Vitality

Love and Marriage: Couples With Equal Parental Responsibility Have Better Sex Lives

Parents with child on grass
Couples who share childcare duties have higher quality relationships and better sex lives. Photo courtesy of Shutterstock

After most couples walk down the aisle and say the words “I do,” their singledom ends along with, some would joke, the sex. If the couple has an egalitarian relationship, however, they may be able to preserve sexual frequency and satisfaction after marriage, and even after childbirth. At least, that’s according to a recent study presented at the annual meeting of the American Sociological Association (ASA), in which Georgia State University sociologists found sharing childcare duties could improve a married couple’s relationship quality and sex.

"The important point to be made is that when we're looking at child care, the difference that we find is really between arrangements where the mother is largely responsible for child care and everything else," said Daniel L. Carlson, author of the study and a sociology professor at Georgia State University, in a press release.

Mothers have traditionally assumed the role of feeding or bathing the child, but this dynamic can be physically, mentally, and emotionally taxing on many aspects of their lives, including sex. Although this may lessen their husbands’ workloads, some may still find themselves unhappy. The new study suggests that a marriage in which childcare duties are shared could lead to increases in happiness and more sex. (Perhaps there is some truth to the relationship trope: Happy wife, happy life.)

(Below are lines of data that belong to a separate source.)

`src/rtl/alu_issue_ctrl.sv`:
```
// Execute-stage issue sequencer: holds ALU operands stable for the opcode's
// latency, captures the answer with its destination tag, then offers it to writeback.
module alu_issue_ctrl #(
  parameter int LAT_SIMPLE = 2,
  parameter int LAT_MUL    = 4,
  parameter int LAT_DIV    = 36
) (
  input  logic        clk,
  input  logic        rst,
  input  logic        flush,
  input  logic        in_valid,
  output logic        in_ready,
  input  logic [31:0] in_op1,
  input  logic [31:0] in_op2,
  input  logic [4:0]  in_opcode,
  input  logic [4:0]  in_rd,
  output logic [31:0] alu_operator_1,
  output logic [31:0] alu_operator_2,
  output logic [4:0]  alu_opcode,
  input  logic [31:0] alu_answer,
  output logic        out_valid,
  input  logic        out_ready,
  output logic [31:0] out_result,
  output logic [4:0]  out_rd,
  output logic        busy
);

  localparam int LAT_MAX_SM = (LAT_SIMPLE > LAT_MUL) ? LAT_SIMPLE : LAT_MUL;
  localparam int LAT_MAX    = (LAT_MAX_SM > LAT_DIV) ? LAT_MAX_SM : LAT_DIV;
  localparam int CW         = $clog2(LAT_MAX) + 1;

  typedef enum logic [1:0] {IDLE, WAIT, DONE} state_t;

  state_t        state_reg, state_next;
  logic [CW-1:0] cnt_reg, cnt_next;
  logic [CW-1:0] lat_m1;
  logic [4:0]    rd_reg;
  logic          accept, capture, release_res;

  // Latency class is chosen from the incoming opcode, not the registered one.
  always_comb begin
    lat_m1 = CW'(LAT_SIMPLE - 1);
    if (in_opcode >= 5'd2 && in_opcode <= 5'd5)
      lat_m1 = CW'(LAT_MUL - 1);
    else if (in_opcode >= 5'd6 && in_opcode <= 5'd9)
      lat_m1 = CW'(LAT_DIV - 1);
  end

  assign in_ready    = (state_reg == IDLE);
  assign busy        = (state_reg != IDLE);
  assign accept      = (state_reg == IDLE) && in_valid && !flush;
  assign capture     = (state_reg == WAIT) && (cnt_reg == '0) && !flush;
  assign release_res = (state_reg == DONE) && out_ready && !flush;

  always_comb begin
    state_next = state_reg;
    cnt_next   = cnt_reg;
    if (flush) begin
      state_next = IDLE;
      cnt_next   = '0;
    end else begin
      case (state_reg)
        IDLE: if (in_valid) begin
          state_next = WAIT;
          cnt_next   = lat_m1;
        end
        WAIT: if (cnt_reg == '0) state_next = DONE;
              else cnt_next = cnt_reg - 1'b1;
        DONE: if (out_ready) state_next = IDLE;
        default: begin
          state_next = IDLE;
          cnt_next   = '0;
        end
      endcase
    end
  end

  always_ff @(posedge clk or posedge rst) begin
    if (rst) begin
      state_reg <= IDLE;
      cnt_reg   <= '0;
    end else begin
      state_reg <= state_next;
      cnt_reg   <= cnt_next;
    end
  end

  // Datapath registers survive flush; only the handshake state is aborted.
  always_ff @(posedge clk or posedge rst) begin
    if (rst) begin
      alu_operator_1 <= '0;
      alu_operator_2 <= '0;
      alu_opcode     <= '0;
      rd_reg         <= '0;
      out_result     <= '0;
      out_rd         <= '0;
      out_valid      <= 1'b0;
    end else begin
      if (accept) begin
        alu_operator_1 <= in_op1;
        alu_operator_2 <= in_op2;
        alu_opcode     <= in_opcode;
        rd_reg         <= in_rd;
      end
      if (capture) begin
        out_result <= alu_answer;
        out_rd     <= rd_reg;
      end
      if (flush || release_res)
        out_valid <= 1'b0;
      else if (capture)
        out_valid <= 1'b1;
    end
  end

endmodule

```
### src/rtl/sound_frame_seq.sv
// APU frame sequencer: 512 Hz tick stepping an 8-position table of length/sweep/envelope strobes.
// Define FRAME_SEQ_EXT_DIV_EN to tick on falling edges of the timer DIV bit instead of the prescaler.
module sound_frame_seq #(
  parameter int CLK_DIV = 8192
) (
  input logic               clk,
  input logic               rst,
  sound_frame_seq_if.master bus
);

  typedef enum logic [2:0] {
    STEP0, STEP1, STEP2, STEP3, STEP4, STEP5, STEP6, STEP7
  } step_t;

  step_t step_q;
  logic  tick;
  logic  frame_tick_q;
  logic  clk_length_q;
  logic  clk_sweep_q;
  logic  clk_vol_env_q;

`ifdef FRAME_SEQ_EXT_DIV_EN
  localparam int UNUSED_CLK_DIV = CLK_DIV;

  logic div_prev;

  // The DIV bit is tracked even while the APU is off so re-enabling never sees a stale edge.
  always_ff @(posedge clk or posedge rst) begin
    if (rst) begin
      div_prev <= 1'b0;
    end else begin
      div_prev <= bus.div_bit;
    end
  end

  assign tick = bus.apu_en & div_prev & ~bus.div_bit;
`else
  localparam logic [15:0] LAST_COUNT = 16'(CLK_DIV - 1);

  logic [15:0] prescaler;
  logic        unused_div_bit;

  assign unused_div_bit = bus.div_bit;

  always_ff @(posedge clk or posedge rst) begin
    if (rst) begin
      prescaler <= '0;
    end else if (!bus.apu_en || tick) begin
      prescaler <= '0;
    end else begin
      prescaler <= prescaler + 16'd1;
    end
  end

  assign tick = bus.apu_en && (prescaler == LAST_COUNT);
`endif

  // Strobes default low every cycle, so each one is high for exactly the cycle after its tick.
  always_ff @(posedge clk or posedge rst) begin
    if (rst) begin
      step_q        <= STEP0;
      frame_tick_q  <= 1'b0;
      clk_length_q  <= 1'b0;
      clk_sweep_q   <= 1'b0;
      clk_vol_env_q <= 1'b0;
    end else begin
      frame_tick_q  <= 1'b0;
      clk_length_q  <= 1'b0;
      clk_sweep_q   <= 1'b0;
      clk_vol_env_q <= 1'b0;
      if (!bus.apu_en) begin
        step_q <= STEP0;
      end else if (tick) begin
        step_q        <= step_t'(step_q + 3'd1);
        frame_tick_q  <= 1'b1;
        clk_length_q  <= ~step_q[0];
        clk_sweep_q   <= (step_q == STEP2) || (step_q == STEP6);
        clk_vol_env_q <= (step_q == STEP7);
      end
    end
  end

  assign bus.frame_tick  = frame_tick_q;
  assign bus.clk_length  = clk_length_q;
  assign bus.clk_sweep   = clk_sweep_q;
  assign bus.clk_vol_env = clk_vol_env_q;
  assign bus.step        = step_q;

endmodule
==> config.mk <==
export PLATFORM = sky130hd
export DESIGN_NAME = pipeline_hazard_ctrl
export DESIGN_NICKNAME = d
export VERILOG_FILES = /design/src/rtl/pipe_ctrl_pkg.sv /design/src/rtl/pipeline_hazard_ctrl_hazard_detect.sv /design/src/rtl/pipeline_hazard_ctrl.sv
export SDC_FILE = /design/constraint.sdc
export NUM_CORES = 1
export LEC_CHECK = 0
export BUFFER_PORTS_ARGS = -buffer_cell sky130_fd_sc_hd__buf_2
export CORE_MARGIN = 5
export CORE_UTILIZATION = 45
export DETAILED_ROUTE_END_ITERATION = 6
export PLACE_DENSITY = 0.76
export RECOVER_POWER = 25
export SLEW_MARGIN = 5
export SYNTH_ARGS = -nofsm -noshare
export SYNTH_HDL_FRONTEND = slang
export SYNTH_HIERARCHICAL = 1
export SYNTH_SLANG_ARGS = --single-unit
export TNS_END_PERCENT = 100
==> constraint.sdc <==
create_clock -name clk -period 2.6 [get_ports clk]
set_input_delay 0.52 -clock clk [delete_from_list [all_inputs] [get_ports clk]]
set_output_delay 0.52 -clock clk [all_outputs]
set_load 0.005 [all_outputs]
==> src/rtl/pipe_ctrl_pkg.sv <==
// Shared definitions for the pipeline hazard/stall controller: FSM state
// encoding and the NOP instruction word loaded into IF/ID on a flush.
package pipe_ctrl_pkg;

    typedef enum logic [1:0] {
        RUN      = 2'd0,
        MEM_WAIT = 2'd1,
        HALT     = 2'd2,
        STEP     = 2'd3
    } state_t;

    localparam logic [31:0] NOP_INSTR = 32'h0000_0000;

endpackage

==> src/rtl/pipeline_hazard_ctrl_hazard_detect.sv <==
// Combinational load-use detector: EX-stage load whose destination feeds
// a source operand of the instruction currently in ID.
module hazard_detect #(
    parameter int unsigned REG_W = 5
) (
    input  logic [REG_W-1:0] id_rs,
    input  logic [REG_W-1:0] id_rt,
    input  logic             id_uses_rs,
    input  logic             id_uses_rt,
    input  logic             ex_mem_read,
    input  logic [REG_W-1:0] ex_rd,
    output logic             load_use
);

    logic rs_hit;
    logic rt_hit;

    always_comb begin
        rs_hit   = id_uses_rs && (id_rs == ex_rd);
        rt_hit   = id_uses_rt && (id_rt == ex_rd);
        // Register 0 is hardwired, so a load targeting it never creates a dependency.
        load_use = ex_mem_read && (ex_rd != '0) && (rs_hit || rt_hit);
    end

endmodule

==> src/rtl/pipeline_hazard_ctrl.sv <==
// Stall/flush/freeze sequencer for the 5-stage pipeline (load-use, branch
// flush, data-memory wait with timeout, debug halt/step).
// Optional macro PIPE_CTRL_PERF_EN adds saturating performance counters.
module pipeline_hazard_ctrl
    import pipe_ctrl_pkg::*;
#(
    parameter int unsigned REG_W       = 5,
    parameter int unsigned MEM_TIMEOUT = 255
) (
    input  logic             clk,
    input  logic             rst_n,
    input  logic [REG_W-1:0] id_rs,
    input  logic [REG_W-1:0] id_rt,
    input  logic             id_uses_rs,
    input  logic             id_uses_rt,
    input  logic             id_branch_taken,
    input  logic             ex_mem_read,
    input  logic [REG_W-1:0] ex_rd,
    input  logic             mem_req,
    input  logic             dmem_ready,
    input  logic             dbg_halt,
    input  logic             dbg_step,
    output logic             cpu_en,
    output logic             pc_write,
    output logic             ifid_hold,
    output logic             ifid_flush,
    output logic             idex_bubble,
    output logic             halted,
`ifdef PIPE_CTRL_PERF_EN
    output logic [31:0]      perf_stall_cnt,
    output logic [31:0]      perf_flush_cnt,
    output logic [31:0]      perf_freeze_cnt,
`endif
    output logic             bus_err
);

    localparam int unsigned CNT_W = $clog2(MEM_TIMEOUT + 1);

    state_t           state, state_nx;
    logic [CNT_W-1:0] wait_cnt, wait_cnt_nx;
    logic             bus_err_nx;
    logic             load_use;
    logic             advance;

    hazard_detect #(.REG_W(REG_W)) u_hazard_detect (
        .id_rs       (id_rs),
        .id_rt       (id_rt),
        .id_uses_rs  (id_uses_rs),
        .id_uses_rt  (id_uses_rt),
        .ex_mem_read (ex_mem_read),
        .ex_rd       (ex_rd),
        .load_use    (load_use)
    );

    always_ff @(posedge clk or negedge rst_n) begin
        if (!rst_n) begin
            state    <= RUN;
            wait_cnt <= '0;
            bus_err  <= 1'b0;
        end else begin
            state    <= state_nx;
            wait_cnt <= wait_cnt_nx;
            bus_err  <= bus_err_nx;
        end
    end

    always_comb begin
        state_nx    = state;
        wait_cnt_nx = wait_cnt;
        bus_err_nx  = bus_err;
        advance     = 1'b0;
        cpu_en      = 1'b0;
        pc_write    = 1'b0;
        ifid_hold   = 1'b0;
        ifid_flush  = 1'b0;
        idex_bubble = 1'b0;
        halted      = 1'b0;

        unique case (state)
            RUN, STEP: begin
                // The freezing cycle itself counts toward the timeout budget.
                if (mem_req && !dmem_ready) begin
                    state_nx    = MEM_WAIT;
                    wait_cnt_nx = CNT_W'(1);
                end else begin
                    advance = 1'b1;
                    if (state == STEP || dbg_halt) state_nx = HALT;
                end
            end
            MEM_WAIT: begin
                if (dmem_ready) begin
                    advance     = 1'b1;
                    state_nx    = RUN;
                    wait_cnt_nx = '0;
                end else if (wait_cnt == CNT_W'(MEM_TIMEOUT)) begin
                    bus_err_nx  = 1'b1;
                    state_nx    = RUN;
                    wait_cnt_nx = '0;
                end else begin
                    wait_cnt_nx = wait_cnt + CNT_W'(1);
                end
            end
            HALT: begin
                halted = 1'b1;
                if (dbg_step)       state_nx = STEP;
                else if (!dbg_halt) state_nx = RUN;
            end
            default: state_nx = RUN;
        endcase

        // Load-use stall outranks the branch flush; the branch re-resolves next cycle.
        if (advance) begin
            cpu_en = 1'b1;
            if (load_use) begin
                ifid_hold   = 1'b1;
                idex_bubble = 1'b1;
            end else begin
                pc_write   = 1'b1;
                ifid_flush = id_branch_taken;
            end
        end

        if (!rst_n) begin
            cpu_en      = 1'b0;
            pc_write    = 1'b0;
            ifid_hold   = 1'b0;
            ifid_flush  = 1'b0;
            idex_bubble = 1'b0;
            halted      = 1'b0;
        end
    end

`ifdef PIPE_CTRL_PERF_EN
    always_ff @(posedge clk or negedge rst_n) begin
        if (!rst_n) begin
            perf_stall_cnt  <= '0;
            perf_flush_cnt  <= '0;
            perf_freeze_cnt <= '0;
        end else begin
            if (idex_bubble && perf_stall_cnt != '1)  perf_stall_cnt  <= perf_stall_cnt + 32'd1;
            if (ifid_flush && perf_flush_cnt != '1)   perf_flush_cnt  <= perf_flush_cnt + 32'd1;
            if (!cpu_en && perf_freeze_cnt != '1)     perf_freeze_cnt <= perf_freeze_cnt + 32'd1;
        end
    end
`endif

endmodule

==> summary.txt <==
Routing
  • DR iter-0 viols: 7
  • Detail-routed net length per standard cell: 13.5 um
  • Detailed Route WL: 2070 um
  • Via count: 813
  • Post-route DRC: 0
  • DR vias/cell: 5.31
  • DRT Pass-1 Iters: 4
  • DRT antenna net count: 0

Cells and area
  • Filler Cells Inserted: 158
  • Antenna Cells: 0
  • Share of layout cells above drive strength 1: 33.6%
  • Fin cells: 153
  • Nets: 158
  • Area Growth Syn to Fin: 22.1%

Logic synthesis
  • Dominant register cell in the synthesized netlist: dfrtp_1
  • #FFs+latches synth: 11
  • Post-synth EDFFs: 0
  • Seq/Total Area, Yosys: 31.8%
  • Cell variety after synth: 37
  • Most common cell in the netlist: dfrtp_1
  • Post-Syn Instances: 96
  • Synth cell count leaders: dfrtp_1 (11), o21ai_0 (8), xor2_1 (8)
  • Post-synth top area cell: dfrtp_1
  • Syn_area_per_cell: 9.01 um2
  • Synth top area share: 31.8%
  • Mapped Area: 865 um2
  • Syn nets: 125
  • Synth top area cells: dfrtp_1 (32%), xor2_1 (8.1%), ha_1 (5.8%), xnor2_1 (5.1%), o21ai_0 (4.6%)
  • Synth warnings: 6
  • Ys async rst share: 100%

Global routing
  • GRT Total Usage: 16.5%
  • Largest net degree at the start of global routing: 14
  • Gr ovfl total: 0
  • Initial antenna violation count: 0
  • First-pass GRT wire length: 3440 um
  • Vias in the first global route: 812

Clock network
  • Htree depth: 1
  • TritonCTS clock tree: done
  • Cts hold-fix bufs: 0
  • Root Buffer: clkbuf_4
  • Setup Fix Bufs, Post-CTS: 0
  • CTS sink count: 11
  • Clock buffer depth: 2
  • PostCTS Resize Cnt: 0
  • Skew-Pair Late Insertion Delay: 0.27 ns
  • Inserted Clock Buffers: 3
  • CTS clk-pin slew, worst paths: 0.07 ns

Setup path
  • Levels on crit path: 7
  • Worst path cell trace: inv_1, ha_2, inv_1, o21ai_0, nand3b_1, nor3b_1, buf_2
  • CP endpoint kind: output pin
  • Delay-heaviest family, CP: flip-flops
  • Startpoint types: flip-flop
  • Slowest stage delay, CP: 0.39 ns
  • R2r worst-path depth: 5
  • WP buf/inv: 3
  • Critical-path top delay cell: dfrtp_1
  • Req. time, crit path: 2.08 ns
  • Crit Path Max Fanout: 9
  • Worst EP arrival: 1.84 ns
  • WS Path Type: flip-flop to output pin
  • Most used cell, CP: inv_1

Pwr
  • Leakage: 0.504 nW
  • Power Dens Cells: 671 nW/um2
  • Sequential Power Share: 31.4%
  • Maximum vdd drop: 587 uV
  • Switching power: 0.289 mW
  • Sw Ratio: 40.7%
  • Int Power: 0.420 mW
  • Final Power: 0.708 mW
  • Combinational Power Share: 52.7%
  • Power share of the clock group: 15.9%

Place
  • Number of port buffers: 31
  • DP HPWL: 1670 um
  • GP Congestion: 0.798
  • Cells after DPL: 149

Die
  • I/O pin count: 32
  • Initial Util: 48.5%
  • Die Area: 2900 um2
  • Die height: 53.8 um
  • Die Span X: 53.8 um
  • # rows: 15
  • Core box area: 1780 um2

STA
  • Final period utilization: 90.6%
  • RSZ-0062 raised after global routing: no
  • Clk_skew: 0.00528 ns
  • Slew Limit Fails: 0
  • Final worst path period need: 2.36 ns
  • Max Fclk: 425 MHz
  • Max-slew headroom at the worst pin: 74.2%
  • Setup Viol. Count Final: 0
  • Worst-Margin Slew: 0.377 ns
  • Post-route setup TNS: 0 ns
  • Hold Fails Final Rpt: 0

Outcome
  • Outcome: finished clean

Worst hold path
  • Hold WC Path Type: input pin to async pin

Job
  • # Max-Cap Violations: 0
metal layers:
| metal | routed length, um | part of all wire [%] | GRT usage [%] |
|---|---|---|---|
| met5 | 0 | 0 | 0 |
| met4 | 8 | 0.39 | 4.26 |
| met3 | 131 | 6.3 | 4.16 |
| met2 | 1050 | 51 | 31.3 |
| met1 | 881 | 43 | 17.8 |
sequential cells by signal, summed over array words and instances (netlist names):
signal / cells
wait_cnt: 8
state: 2
bus_err: 1
worst reg2reg max path: cells and delay by family, from the launching register on:
family	cells	cell delay, ns
compound gates	2	0.42
fa+ha+maj	1	0.31
flops	1	0.41
mux	1	0.33
simple gates	1	0.15
power groups by stage:
stage	clock network [mW]	registers (mW)	logic, mW
floorplan	0	0.218	0.266
global placement	0	0.222	0.353
detailed placement	0	0.225	0.365
CTS	0.116	0.222	0.367
global route	0.129	0.226	0.419
finish	0.113	0.222	0.374
area by class of cell:
cell class | count | area [um2] | share of cell area (%)
Multi-Input combinational cell | 78 | 553 | 52.4
Sequential cell | 11 | 275 | 26.1
Timing Repair Buffer | 31 | 155 | 14.7
Tap cell | 25 | 31.3 | 2.96
Clock buffer | 4 | 26.3 | 2.49
Inverter | 4 | 15.0 | 1.42
cells in the final DEF, fill, tap and decap left out, types with 2 or more instances in the layout:
| cell type | Yosys | final |
|---|---|---|
| a21o_1 | 2 | 2 |
| o21ai_0 | 8 | 8 |
| inv_1 | 4 | 4 |
| nand3_1 | 6 | 6 |
| nand2b_1 | 3 | 3 |
| a21oi_1 | 5 | 5 |
| xnor2_1 | 5 | 5 |
| nor2_1 | 6 | 6 |
| clkbuf_4 | 0 | 3 |
| nand2_1 | 6 | 6 |
| ha_1 | 4 | 3 |
| dfrtp_1 | 11 | 11 |
| nand3b_1 | 2 | 2 |
| and2_1 | 2 | 2 |
| a211oi_1 | 2 | 2 |
| xor2_1 | 8 | 8 |
| buf_2 | 1 | 31 |
cells by family after synthesis:
kind of cell	share of synthesized area, %
AO/OA/AOI/OAI	19.0
buffers and inverters	4.49
flip-flops	31.8
adder cells (fa/ha/maj)	5.79
XOR/XNOR	13.2
multiplexers	1.74
AND/OR/NAND/NOR	24.0
stage by stage:
step	area, um2	worst slack, ns	util [%]	hold WS [ns]
finish	1060	0.245	59.2	0.118
floorplan	865	0.558	-	0.224
detailed placement	1030	0.309	57.6	0.413
CTS	1050	0.186	59.1	0.123
global placement	1030	0.416	57.6	0.411
global route	1060	0.0300	59.2	0.124
path summary, 6_finish.rpt:
path	to	startpoint	slack (ns)
min in group clk	bus_err	bus_err	0.46
max in group asynchronous	wait_cnt[0]	rst_n	2.26
worst min register to register	bus_err	bus_err	0.46
worst max-delay path	ifid_flush	state[0]	0.24
worst min-delay path	wait_cnt[3]	rst_n	0.12
worst max register to register	state[0]	wait_cnt[0]	0.87
(Power assumes the default switching activity.)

For the study, Carlson and his research team examined data from the 2006 Internet-based Marital and Relationship Survey, which looked at 487 heterosexual, low- to moderate-income couples (on average $50,000 combined salary), and explored the link between relationship quality, sex, and how they divided childcare responsibilities. The couples, all of whom had children, were grouped into three different categories: One group was comprised of women who did most or all of the child care, another men who did most or all of the child care, and the last was comprised of couples who more or less shared responsibilities.

The researchers observed five different kinds of tasks across three dimensions of childcare, including who praised kids for their successes and who played with them the most. "We only had one physical task, and that task revolved primarily around playing with the child, including sports and games, but nothing about who feeds or bathes the child," Carlson said. "The latter physical, instrumental tasks have traditionally been the responsibility of women."

The findings revealed that sharing childcare duties often results in happier, more sexually satisfied couples. Carlson and his team expected this result because of a growing body of research that has found most people expect to have a partnership in which the workload is equally divided, both inside and outside the house.

However, that’s not to say they weren’t surprised by other results. For example, when women were responsible for most or all of the childcare responsibilities, their relationships and sex lives suffered — men felt these effects, too. These couples reported lower quality relationships and worse sex than those that shared equitably. The researchers suggested these men might have become unsatisfied because they either placed a high value on being involved with their children’s upbringing, or because they had become unhappy that their partners were unhappy.

A similar study presented at last year’s annual meeting of the ASA, found that the more paid work and housework couples did together, the more sex they had. Couples who split the housework fairly had the most sex, were the most satisfied with their sex lives, and expressed the highest level of sexual intimacy. This reflects a shift in conventional views of gender roles for heterosexual couples and its effect on sexual arousal.

Many young people’s relationship attitudes have changed over time and steered away from conventional gender norms. More than ever, it seems, men who engage in activities and care for their children are viewed as sexy, while women who are strong and independent are seen more as partners than housewives.  

Quality of sex and division of housework are huge factors that affect a relationship’s stability. Obviously, childcare must fit in there as well. So, work hard, play hard and improve your chances of having a happy marriage.  

Sources: Carlson DL. American Sociological Association (ASA) 2015 in Chicago, Ill.

Carlson DL. American Sociological Association (ASA) 2014 in San Francisco, Calif.